This package implements a method to compute valid p-value for optimal changepoint by selective inference using dynamic programming. Based on the selective inference (SI) framework, we propose an exact (non-asymptotic) approach to compute valid p-values for testing the significance of the changepoints. Although it is well-known that SI has low statistical power because of over-conditioning, we address this disadvantage by introducing parametric programming techniques. We propose an efficient method to conduct SI with the minimum amount of conditioning, leading to high statistical power.

See the paper https://arxiv.org/abs/2002.09132 for more details.

Installation & Requirements

This package has the following requirements:

We recommend to install or update anaconda to the latest version and use Python 3 (We used Python 3.7.6).

Reproducibility

All the figure results are saved in folder "/figure results" and some results are shown on console.

The following commands are run from the terminal.

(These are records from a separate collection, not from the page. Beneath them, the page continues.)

===== src/design/saoe_pkg.sv =====
// ----------------------------------------------------------------------------
// saoe_pkg
// Types, constants and helpers of the stack allocator offset engine.
// ----------------------------------------------------------------------------
package saoe_pkg;

    localparam int BUFFER_BYTES_DEF = 4096;
    localparam int HEADER_BYTES_DEF = 8;
    localparam int ADDRESS_BITS_DEF = 32;

    localparam int SIZE_W         = 13;
    localparam int ALIGN_W        = 4;
    localparam int LG_W           = 3;
    localparam int MAX_ALIGN_LOG2 = 7;
    localparam int PAD_W          = 9;
    localparam int PAD_STORE_W    = 8;
    localparam int CFG_DATA_W     = 32;
    localparam int CFG_IDX_W      = 1;

    localparam logic [CFG_IDX_W-1:0] CFG_BASE_ADDRESS  = 1'b0;
    localparam logic [CFG_IDX_W-1:0] CFG_BUFFER_LENGTH = 1'b1;

    localparam logic [SIZE_W-1:0] BUFFER_LENGTH_RST = 13'd4096;

    typedef enum logic [1:0] {
        OP_ALLOC    = 2'd0,
        OP_FREE     = 2'd1,
        OP_RESIZE   = 2'd2,
        OP_FREE_ALL = 2'd3
    } op_t;

    typedef enum logic [1:0] {
        ST_OK            = 2'd0,
        ST_NO_SPACE      = 2'd1,
        ST_OUT_OF_BOUNDS = 2'd2,
        ST_OUT_OF_ORDER  = 2'd3
    } status_t;

    typedef struct packed {
        logic ptr_null;
        logic ge_base;
        logic off_le_buf;
        logic hdr_ok;
    } req_flags_t;

    // Alignment of two pointers, rounded down to a power of two and capped.
    function automatic logic [LG_W-1:0] default_align_log2(input int address_bits);
        int bytes;
        int lg;
        bytes = 2 * address_bits / 8;
        lg = 0;
        for (int i = 0; i < MAX_ALIGN_LOG2; i++) begin
            if ((bytes >> (lg + 1)) != 0) begin
                lg = lg + 1;
            end
        end
        return LG_W'(lg);
    endfunction

endpackage


===== src/design/saoe_exec.sv =====
// ----------------------------------------------------------------------------
// saoe_exec
// Request evaluation: alignment padding, space and bounds checks, order
// checks of free and resize, and the next stack top for one latched request.
// ----------------------------------------------------------------------------
module saoe_exec #(
    parameter int BUFFER_BYTES = 4096,
    parameter int HEADER_BYTES = 8,
    parameter int ADDRESS_BITS = 32,
    parameter int OFF_W        = 13,
    parameter int IDX_W        = 12
) (
    input  saoe_pkg::op_t                     op,
    input  logic [ADDRESS_BITS-1:0]           ptr,
    input  logic [saoe_pkg::SIZE_W-1:0]       size,
    input  logic [saoe_pkg::SIZE_W-1:0]       prev_size,
    input  logic [saoe_pkg::ALIGN_W-1:0]      lg,
    input  logic [OFF_W-1:0]                  off_t,
    input  saoe_pkg::req_flags_t              flags,
    input  logic [saoe_pkg::PAD_STORE_W-1:0]  pad_rd,
    input  logic [OFF_W-1:0]                  top,
    input  logic [ADDRESS_BITS-1:0]           base,
    input  logic [saoe_pkg::SIZE_W-1:0]       blen,
    output logic [OFF_W-1:0]                  top_next,
    output saoe_pkg::status_t                 status,
    output logic [ADDRESS_BITS-1:0]           res_addr,
    output logic [saoe_pkg::SIZE_W-1:0]       copy_len,
    output logic                              wr_en,
    output logic [IDX_W-1:0]                  wr_addr,
    output logic [saoe_pkg::PAD_STORE_W-1:0]  wr_data
);
    import saoe_pkg::*;

    localparam int SUM_W = ((OFF_W > SIZE_W) ? OFF_W : SIZE_W) + 2;
    localparam logic [LG_W-1:0] DEF_LG = default_align_log2(ADDRESS_BITS);

    logic [SUM_W-1:0]          region;
    logic [LG_W-1:0]           lg_cap;
    logic [LG_W-1:0]           lg_e;
    logic [PAD_W-1:0]          align;
    logic [MAX_ALIGN_LOG2-1:0] cur_low;
    logic [PAD_W-1:0]          mod;
    logic [PAD_W-1:0]          pad0;
    logic [PAD_W-1:0]          need;
    logic [PAD_W-1:0]          pad;
    logic [SUM_W-1:0]          newoff;
    logic [SUM_W-1:0]          total;
    logic                      alloc_ok;
    logic                      alloc_wr;
    logic [ADDRESS_BITS-1:0]   alloc_addr;
    logic                      inb;
    logic [PAD_STORE_W-1:0]    pad_use;
    logic [OFF_W-1:0]          free_top;

    assign region = (SUM_W'(blen) > SUM_W'(BUFFER_BYTES)) ? SUM_W'(BUFFER_BYTES)
                                                          : SUM_W'(blen);

    assign lg_cap = (lg > ALIGN_W'(MAX_ALIGN_LOG2)) ? LG_W'(MAX_ALIGN_LOG2) : lg[LG_W-1:0];
    assign lg_e   = (op == OP_RESIZE && flags.ptr_null) ? DEF_LG : lg_cap;
    assign align  = PAD_W'(1) << lg_e;

    assign cur_low = base[MAX_ALIGN_LOG2-1:0] + top[MAX_ALIGN_LOG2-1:0];
    assign mod     = PAD_W'(cur_low) & (align - PAD_W'(1));
    assign pad0    = (mod != '0) ? align - mod : '0;
    assign need    = PAD_W'(HEADER_BYTES) - pad0;

    always_comb begin
        pad = pad0;
        if (pad0 < PAD_W'(HEADER_BYTES)) begin
            pad = pad0 + (((need + align - PAD_W'(1)) >> lg_e) << lg_e);
        end
    end

    assign newoff     = SUM_W'(top) + SUM_W'(pad);
    assign total      = newoff + SUM_W'(size);
    assign alloc_ok   = (total <= region);
    assign alloc_wr   = alloc_ok && (newoff >= SUM_W'(HEADER_BYTES));
    assign alloc_addr = base + ADDRESS_BITS'(newoff);

    assign inb      = flags.ge_base && flags.off_le_buf && (SUM_W'(off_t) <= region);
    assign pad_use  = flags.hdr_ok ? pad_rd : '0;
    assign free_top = (SUM_W'(pad_use) <= SUM_W'(off_t))
                    ? OFF_W'(SUM_W'(off_t) - SUM_W'(pad_use)) : '0;

    assign wr_addr = IDX_W'(newoff - SUM_W'(HEADER_BYTES));
    assign wr_data = pad[PAD_STORE_W-1:0];

    always_comb begin
        logic do_alloc;
        logic do_free;
        do_alloc = 1'b0;
        do_free  = 1'b0;
        status   = ST_OK;
        res_addr = '0;
        copy_len = '0;
        top_next = top;
        wr_en    = 1'b0;

        case (op)
            OP_ALLOC: begin
                do_alloc = 1'b1;
            end
            OP_FREE: begin
                do_free = 1'b1;
            end
            OP_RESIZE: begin
                if (flags.ptr_null) begin
                    do_alloc = 1'b1;
                end else if (size == '0) begin
                    do_free = 1'b1;
                end else if (prev_size == size) begin
                    res_addr = ptr;
                end else if (!inb) begin
                    status = ST_OUT_OF_BOUNDS;
                end else if (off_t > top) begin
                    status = ST_OUT_OF_ORDER;
                end else begin
                    do_alloc = 1'b1;
                    if (alloc_ok) begin
                        copy_len = (prev_size < size) ? prev_size : size;
                    end
                end
            end
            OP_FREE_ALL: begin
                top_next = '0;
            end
            default: begin
                top_next = top;
            end
        endcase

        if (do_alloc) begin
            if (alloc_ok) begin
                top_next = OFF_W'(total);
                res_addr = alloc_addr;
                wr_en    = alloc_wr;
            end else begin
                status = ST_NO_SPACE;
            end
        end

        if (do_free && !flags.ptr_null) begin
            if (!inb) begin
                status = ST_OUT_OF_BOUNDS;
            end else if (off_t >= top) begin
                status = ST_OUT_OF_ORDER;
            end else begin
                top_next = free_top;
            end
        end
    end

endmodule


===== config.mk =====
export PLATFORM = sky130hd
export DESIGN_NAME = saoe_exec
export DESIGN_NICKNAME = d
export VERILOG_FILES = /design/src/design/saoe_pkg.sv /design/src/design/saoe_exec.sv
export SDC_FILE = /design/constraint.sdc
export NUM_CORES = 1
export LEC_CHECK = 0
export ABC_AREA = 1
export BUFFER_PORTS_ARGS = -buffer_cell sky130_fd_sc_hd__buf_2
export CORE_ASPECT_RATIO = 0.7
export CORE_MARGIN = 4
export CORE_UTILIZATION = 30
export DETAILED_ROUTE_END_ITERATION = 7
export SLEW_MARGIN = 10
export SYNTH_ARGS = -nofsm -noshare
export SYNTH_HDL_FRONTEND = slang
export SYNTH_SLANG_ARGS = --single-unit
export TNS_END_PERCENT = 20

===== constraint.sdc =====
create_clock -name vclk -period 28.9
set_input_delay 1.445 -clock vclk [all_inputs]
set_output_delay 1.445 -clock vclk [all_outputs]
set_load 0.05 [all_outputs]

==> results.md <==
- Outcome: finished clean
- Antenna violations before repair: 3
- GPL Wtd Cong: 0.983
- Synth top cells by count: nand2_1, inv_1, ha_1, nand3_1, a21oi_1
- HPWL after detailed placement: about 27,000 um
- Max VDD drop: 0.0471 mV
- Cell taking the most area after synthesis: ha_1
- DR vias/cell: 5.10
- Mapped Cells: between 1,000 and 1,500
- Routed wire length: between 20,000 and 30,000 um
- Leakage: 0.00499 uW
- Via count: 9,086
- Vias in the first global route: 8,191
- Hold Vio Cnt, Final: 0
- Drt pass-1 iters: 7
- Final layout net count: 1,753
- RSZ-0062 raised after global routing: no
- Post-DR wirelength/cell: 16.8 um
- Top cells by area, synth: ha_1, nand2_1, nand3_1, inv_1, a21oi_1
- Die span in x: 195 um
- Post-Syn Area per Cell: 5.84 um^2
- GRT overflow: 0
- Core Box Area: between 20,000 and 25,000 um^2
- Setup TNS: 0 ps
- Worst endpoint required time: 27,450 ps
- Critical Path Fanout Max: 69
- Worst hold path type: in -> out
- Slew Viols, Final: 0
- DIE HEIGHT: between 100 and 150 um
- Cell with the most instances after synthesis: nand2_1
- Met3 usage: 3.23%
- Min Tclk post-route: 15,620 ps
- CP endpoint kind: output pin
- Residual DRC: 0
- Port Buffers: 228
- Worst path top cell family by delay: simple AND/OR/NAND/NOR gates
- Num sequential: 0
- Power density over the cells: between 70 and 80 nW/um^2
- Register Area: 0 um^2
- CP max stage delay: 650 ps
- Final Cell Area: 8790 um^2
- Met2 usage: ~30%
- WS Path Type: in -> out
- Routed Antenna Nets: 0
- Share of layout cells above drive strength 1: between 10% and 20%
- Final setup vio count: 0
- Initial core utilization: approximately 31%
- Power, Total: 656 uW
- Final Cycle Share: 54.1%
- Max Clk Rate: 0.0640 GHz
- Actual slew at the worst max-slew pin: 1180 ps
- Layer with the highest usage: met1
- Syn_nets: roughly 1,500
- Total of max-cap violations: 0
- Die area: roughly 27,000 um^2
- Post-CTS sizing: 0
- Pin count of the biggest net entering global routing: 70
- Relative max-transition margin: 20.9%
- Arrival time worst endpoint: 14,180 ps
- Crit path buf inv count: 9
- Clock buffer cells: 0
- Yosys warning count: 0
- Startpoint types: primary input
- Final core occ: 36.8%
- Postcts setup bufs: 0
- Synth unique cells: 50
- GRT Overall Usage: a little over 20%
- Most common cell on crit path: nand2_1
- IO Pins: approximately 230
- Met1 Resource Use GR: 31.9%
- Worst path slowest cell: nand2_2
- # hold bufs at CTS: 0
- DRT iter0 DRCs: 761
- Synth top area share: 23.0%
- Global-route wire length before repair: 45,500 um
- Register area share after synthesis: 0%
- FP Rows: 47
- Syn Std Cell Area: between 7000 and 8000 um^2
- Area grow syn2layout: 19.7%
- Fillers: 2,727
- Cell Area, Placed: 8780 um^2
[cells by family after synthesis]
kind of cell / share of synthesized area, %
buffers and inverters: 11.2
AND/OR/NAND/NOR: 37.8
adder cells (fa/ha/maj): 25.2
XOR/XNOR: 8.71
multiplexers: 0.136
AO/OA/AOI/OAI: 17.0
[stage by stage]
stage	cells	hold slack (ps)	worst slack, ps
floorplan	1257	3170	14390
global placement	1779	3290	13550
detailed placement	1779	3300	13380
CTS	1779	3300	13340
global route	1781	3310	12360
finish	1782	3300	13280
[routing by layer]
metal / vias up / routed length [um]
met1: 4004 / 14900
met2: 404 / 11800
met5: - / 19
met3: 34 / 2710
li1: 4642 / -
met4: 2 / 538
[layout by cell type, fill, tap and decap left out, types with 12 or more instances in the layout]
| master | instances |
|---|---|
| xor2_1 | 45 |
| nand2_1 | 278 |
| xnor2_1 | 28 |
| nand3_1 | 134 |
| o21ai_0 | 50 |
| nand4_1 | 28 |
| inv_2 | 12 |
| ha_1 | 135 |
| o21ai_1 | 12 |
| buf_2 | 228 |
| inv_1 | 173 |
| nor3_1 | 18 |
| nor2_1 | 95 |
| a21oi_1 | 104 |
[final timing paths]
check	startpoint	to	slack (ps)	cells after the start
setup / recovery	op[0]	res_addr[16]	13280	64
hold / removal	ptr[17]	res_addr[17]	3300	4
[area by class of cell]
cell class / count / area, um^2 / area share, %
Timing Repair Buffer: 231 / 1160 / 13.2
Tap cell: 318 / 398 / 4.53
Antenna cell: 3 / 7.51 / 0.0854
Multi-Input combinational cell: 1044 / 6520 / 74.2
Inverter: 186 / 698 / 7.94
[report_power, final]
group	switching [uW]	total, uW	internal, uW
sequential	0	0	0
combinational	460	656	197
clock	0	0.0000139	0.0000139
Note: power is estimated with default switching activity, not from simulation.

  • FPR and Power comparison when K is fixed (Figure 4)

    • FPR
     >> python ex1_fixed_k_fpr_optseg_si_optseg_si_oc.py
    
    • Power
     >> python ex1_fixed_k_power_optseg_si_optseg_si_oc.py
    
  • FPR and Power comparison when K is unknown (Figure 5)

    • FPR
     >> python ex2_unknown_k_fpr_optseg_si_optseg_si_oc.py
    
    • Power
     >> python ex2_unknown_k_power_optseg_si_optseg_si_oc.py
    
  • Power demonstration of the proposed OptSeg-SI (Figure 6)

     >> python ex3_power_demo_optseg_si_optseg_si_oc.py
    
  • Evaluation of computing time for the OptSeg-SI method (Figure 7)

    We note that this experiment may take time because we repeat the experiment many times for each value of N.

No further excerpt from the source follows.